The Year's Best Science Fiction: Twentieth Annual Collection
Page 100
“That’s one view.”
Mina shrugged. “I’d love to be proved otherwise.”
“Well, do you think we should try following them? I know we can’t track sprites over any distance, but we might be able to keep up for a few hours before we drain the batteries.”
“We wouldn’t learn much.”
“We wouldn’t know until we tried,” Naqi said, gritting her teeth. “Come on—it’s got to be worth a go, hasn’t it? I reckon that swarm moved a bit slower than’ a single sprite. We’d at least have enough for a report, wouldn’t we?”
Mina shook her head. “All we’d have is a single observation with a little bit of speculation thrown in. You know we can’t publish that sort of thing. And anyway-assuming that sprite swarm did have something to do with the ship—there are going to be hundreds of similar sightings tonight.”
“I was just hoping it might take our minds off the news.”
“Perhaps it would. But it would also make us unforgivably late for our target.” Mina dropped the tone of her voice, making an obvious effort to sound reasonable. “Look—I understand your curiosity. I feel it as well. But the chances are it was either a statistical fluke or part of a global event everyone else will have had a much better chance to study. Either way we can’t contribute anything useful, so we might as well just forget about it.” She rubbed at the marks on her forearm, tracing the paisley-patterned barbs and whorls of glowing colouration. “And I’m tired, and we have several busy days ahead of us. I think we just need to put this one down to experience, all right?”
“Fine,” Naqi said.
“I’m sorry, but I just know we’d be wasting our time.”
“I said fine.” Naqi stood up and steadied herself on the railing that traversed the length of the airship’s back.
“Where are you going?”
“To sleep. Like you said, we’ve got a busy day coming up. We’d be fools to waste time chasing a fluke, wouldn’t we?”
An hour after dawn they crossed out of the dead zone. The sea below began to thicken with floating life, becoming soupy and torpid. A kilometre or so farther in and the soup showed ominous signs of structure: a blue-green stew of ropy strands and wide kelplike plates. They suggested the floating, half-digested entrails of embattled sea monsters.

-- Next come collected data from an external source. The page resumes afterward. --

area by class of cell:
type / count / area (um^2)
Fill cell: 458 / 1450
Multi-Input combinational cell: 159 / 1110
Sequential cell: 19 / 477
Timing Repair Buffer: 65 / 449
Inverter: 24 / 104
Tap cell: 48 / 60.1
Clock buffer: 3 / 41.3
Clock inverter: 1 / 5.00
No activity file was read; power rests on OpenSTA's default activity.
[src/rtl/local_bus_pkg.sv]
// Shared definitions for the local bus timeout watchdog: state encoding,
// default timing parameters and a small sizing helper.
package local_bus_pkg;

    // Default clocks allowed from TSn to termination before an error is forced.
    localparam int TIMEOUT_CLKS_DEF = 1023;

    // Default idle clocks enforced after a forced error.
    localparam int RECOVER_CLKS_DEF = 2;

    typedef enum logic [1:0] {
        IDLE    = 2'd0,
        WAIT    = 2'd1,
        ERR     = 2'd2,
        RECOVER = 2'd3
    } lbt_state_e;

    // Larger of two integers, used to size the shared cycle counter.
    function automatic int max_int(input int a, input int b);
        return (a > b) ? a : b;
    endfunction

endpackage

Within another kilometre the floating life had become a dense vegetative raft, stinking of brine and rotting cabbage. Within another kilometre of that the raft had thickened to the point where the underlying sea was only intermittently visible. The air above the raft was humid, hot and pungent with microscopic irritants. The raft itself was possessed of a curiously beguiling motion, bobbing and writhing and gyring according to the ebb and flow of weirdly localised current systems. It was as if many invisible spoons stirred a great bowl of spinach. Even the shadow of the airship—pushed far ahead of it by the low sun—had some influence on the movement of the material. The Pattern Juggler biomass scurried and squirmed to evade the track of the shadow, and the peculiar purposefulness of the motion reminded Naqi of an octopus she had seen in the terrestrial habitats aquarium on Umingmaktok, squeezing its way through impossibly small gaps in the glass prison of its tank.

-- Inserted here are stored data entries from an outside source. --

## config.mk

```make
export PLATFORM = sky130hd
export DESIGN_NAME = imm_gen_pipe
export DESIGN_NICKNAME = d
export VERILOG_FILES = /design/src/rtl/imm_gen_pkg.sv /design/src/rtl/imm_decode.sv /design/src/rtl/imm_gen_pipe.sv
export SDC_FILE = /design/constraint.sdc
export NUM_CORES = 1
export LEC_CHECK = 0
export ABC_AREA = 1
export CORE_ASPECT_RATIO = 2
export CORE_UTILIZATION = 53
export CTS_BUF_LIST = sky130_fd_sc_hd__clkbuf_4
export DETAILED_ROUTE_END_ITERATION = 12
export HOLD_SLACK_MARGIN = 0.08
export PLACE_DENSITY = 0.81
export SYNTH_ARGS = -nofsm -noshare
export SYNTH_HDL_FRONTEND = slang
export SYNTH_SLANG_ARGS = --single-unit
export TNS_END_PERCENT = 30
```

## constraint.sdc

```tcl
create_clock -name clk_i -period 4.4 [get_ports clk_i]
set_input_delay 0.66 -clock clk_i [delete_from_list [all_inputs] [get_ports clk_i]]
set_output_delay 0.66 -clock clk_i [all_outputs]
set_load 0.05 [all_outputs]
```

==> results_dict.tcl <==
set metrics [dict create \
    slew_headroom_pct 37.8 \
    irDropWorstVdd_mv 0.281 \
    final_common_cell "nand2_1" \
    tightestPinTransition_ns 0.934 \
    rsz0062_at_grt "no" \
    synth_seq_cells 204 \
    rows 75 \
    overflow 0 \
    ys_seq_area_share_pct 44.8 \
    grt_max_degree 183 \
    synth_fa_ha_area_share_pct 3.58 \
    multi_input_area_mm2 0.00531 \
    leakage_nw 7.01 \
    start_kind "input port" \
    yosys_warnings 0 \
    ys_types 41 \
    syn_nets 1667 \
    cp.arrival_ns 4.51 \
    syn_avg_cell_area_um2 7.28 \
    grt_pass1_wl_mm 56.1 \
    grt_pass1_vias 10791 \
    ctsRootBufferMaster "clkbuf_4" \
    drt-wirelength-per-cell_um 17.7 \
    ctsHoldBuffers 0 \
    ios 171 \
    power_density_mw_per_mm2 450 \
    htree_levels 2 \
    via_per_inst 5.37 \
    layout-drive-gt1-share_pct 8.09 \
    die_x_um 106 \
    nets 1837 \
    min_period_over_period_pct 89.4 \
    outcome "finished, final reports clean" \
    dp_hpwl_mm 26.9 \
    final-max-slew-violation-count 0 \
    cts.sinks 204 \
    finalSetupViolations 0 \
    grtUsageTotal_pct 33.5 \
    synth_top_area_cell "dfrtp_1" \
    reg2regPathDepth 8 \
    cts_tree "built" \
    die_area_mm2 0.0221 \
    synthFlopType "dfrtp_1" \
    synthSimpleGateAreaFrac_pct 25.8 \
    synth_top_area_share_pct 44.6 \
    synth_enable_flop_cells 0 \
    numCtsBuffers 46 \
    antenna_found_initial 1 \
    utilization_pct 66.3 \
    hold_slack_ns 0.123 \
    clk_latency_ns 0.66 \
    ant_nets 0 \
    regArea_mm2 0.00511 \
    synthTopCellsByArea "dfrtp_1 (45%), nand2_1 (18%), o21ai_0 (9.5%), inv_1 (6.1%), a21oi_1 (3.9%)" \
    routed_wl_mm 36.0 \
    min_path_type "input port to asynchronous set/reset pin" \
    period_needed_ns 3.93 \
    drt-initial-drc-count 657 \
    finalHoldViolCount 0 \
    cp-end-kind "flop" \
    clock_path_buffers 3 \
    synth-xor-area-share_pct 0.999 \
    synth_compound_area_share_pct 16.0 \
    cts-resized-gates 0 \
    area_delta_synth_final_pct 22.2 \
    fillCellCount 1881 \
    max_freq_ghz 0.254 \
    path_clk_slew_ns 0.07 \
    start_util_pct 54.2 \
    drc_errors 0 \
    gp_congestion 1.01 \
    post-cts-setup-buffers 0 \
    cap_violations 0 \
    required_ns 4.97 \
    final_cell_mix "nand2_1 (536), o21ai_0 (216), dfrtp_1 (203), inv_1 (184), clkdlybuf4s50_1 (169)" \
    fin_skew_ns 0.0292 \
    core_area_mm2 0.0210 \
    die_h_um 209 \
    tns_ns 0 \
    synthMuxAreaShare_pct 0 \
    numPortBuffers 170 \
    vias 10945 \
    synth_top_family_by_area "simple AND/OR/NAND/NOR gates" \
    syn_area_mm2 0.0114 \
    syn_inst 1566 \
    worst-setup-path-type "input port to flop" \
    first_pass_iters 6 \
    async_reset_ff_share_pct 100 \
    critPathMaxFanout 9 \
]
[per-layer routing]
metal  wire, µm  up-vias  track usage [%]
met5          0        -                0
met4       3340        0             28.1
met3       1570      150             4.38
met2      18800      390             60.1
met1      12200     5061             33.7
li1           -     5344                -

Presently they arrived at the precise centre of the circular raft. It spread away from them in all directions, hemmed by a distant ribbon of sparkling sea. It felt as if the airship had come to rest above an island, as fixed and ancient as any geological feature. The island even had a sort of geography: humps and ridges and depressions sculpted into the cloying texture of layered biomass. But there were few islands on Turquoise, especially at this latitude, and the Juggler node was only a few days old. Satellites had detected its growth a week earlier, and Mina and Naqi had been sent to investigate. They were under strict instructions simply to hover above the island and deploy a handful of tethered sensors. If the node showed any signs of being unusual, a more experienced team would be sent out from Umingmaktok by high-speed dirigible. Most nodes dispersed within twenty to thirty days, so there was always a sense of urgency. They might even send trained swimmers, eager to dive into the sea and open their minds to alien communion. Ready to—as they said—ken the ocean.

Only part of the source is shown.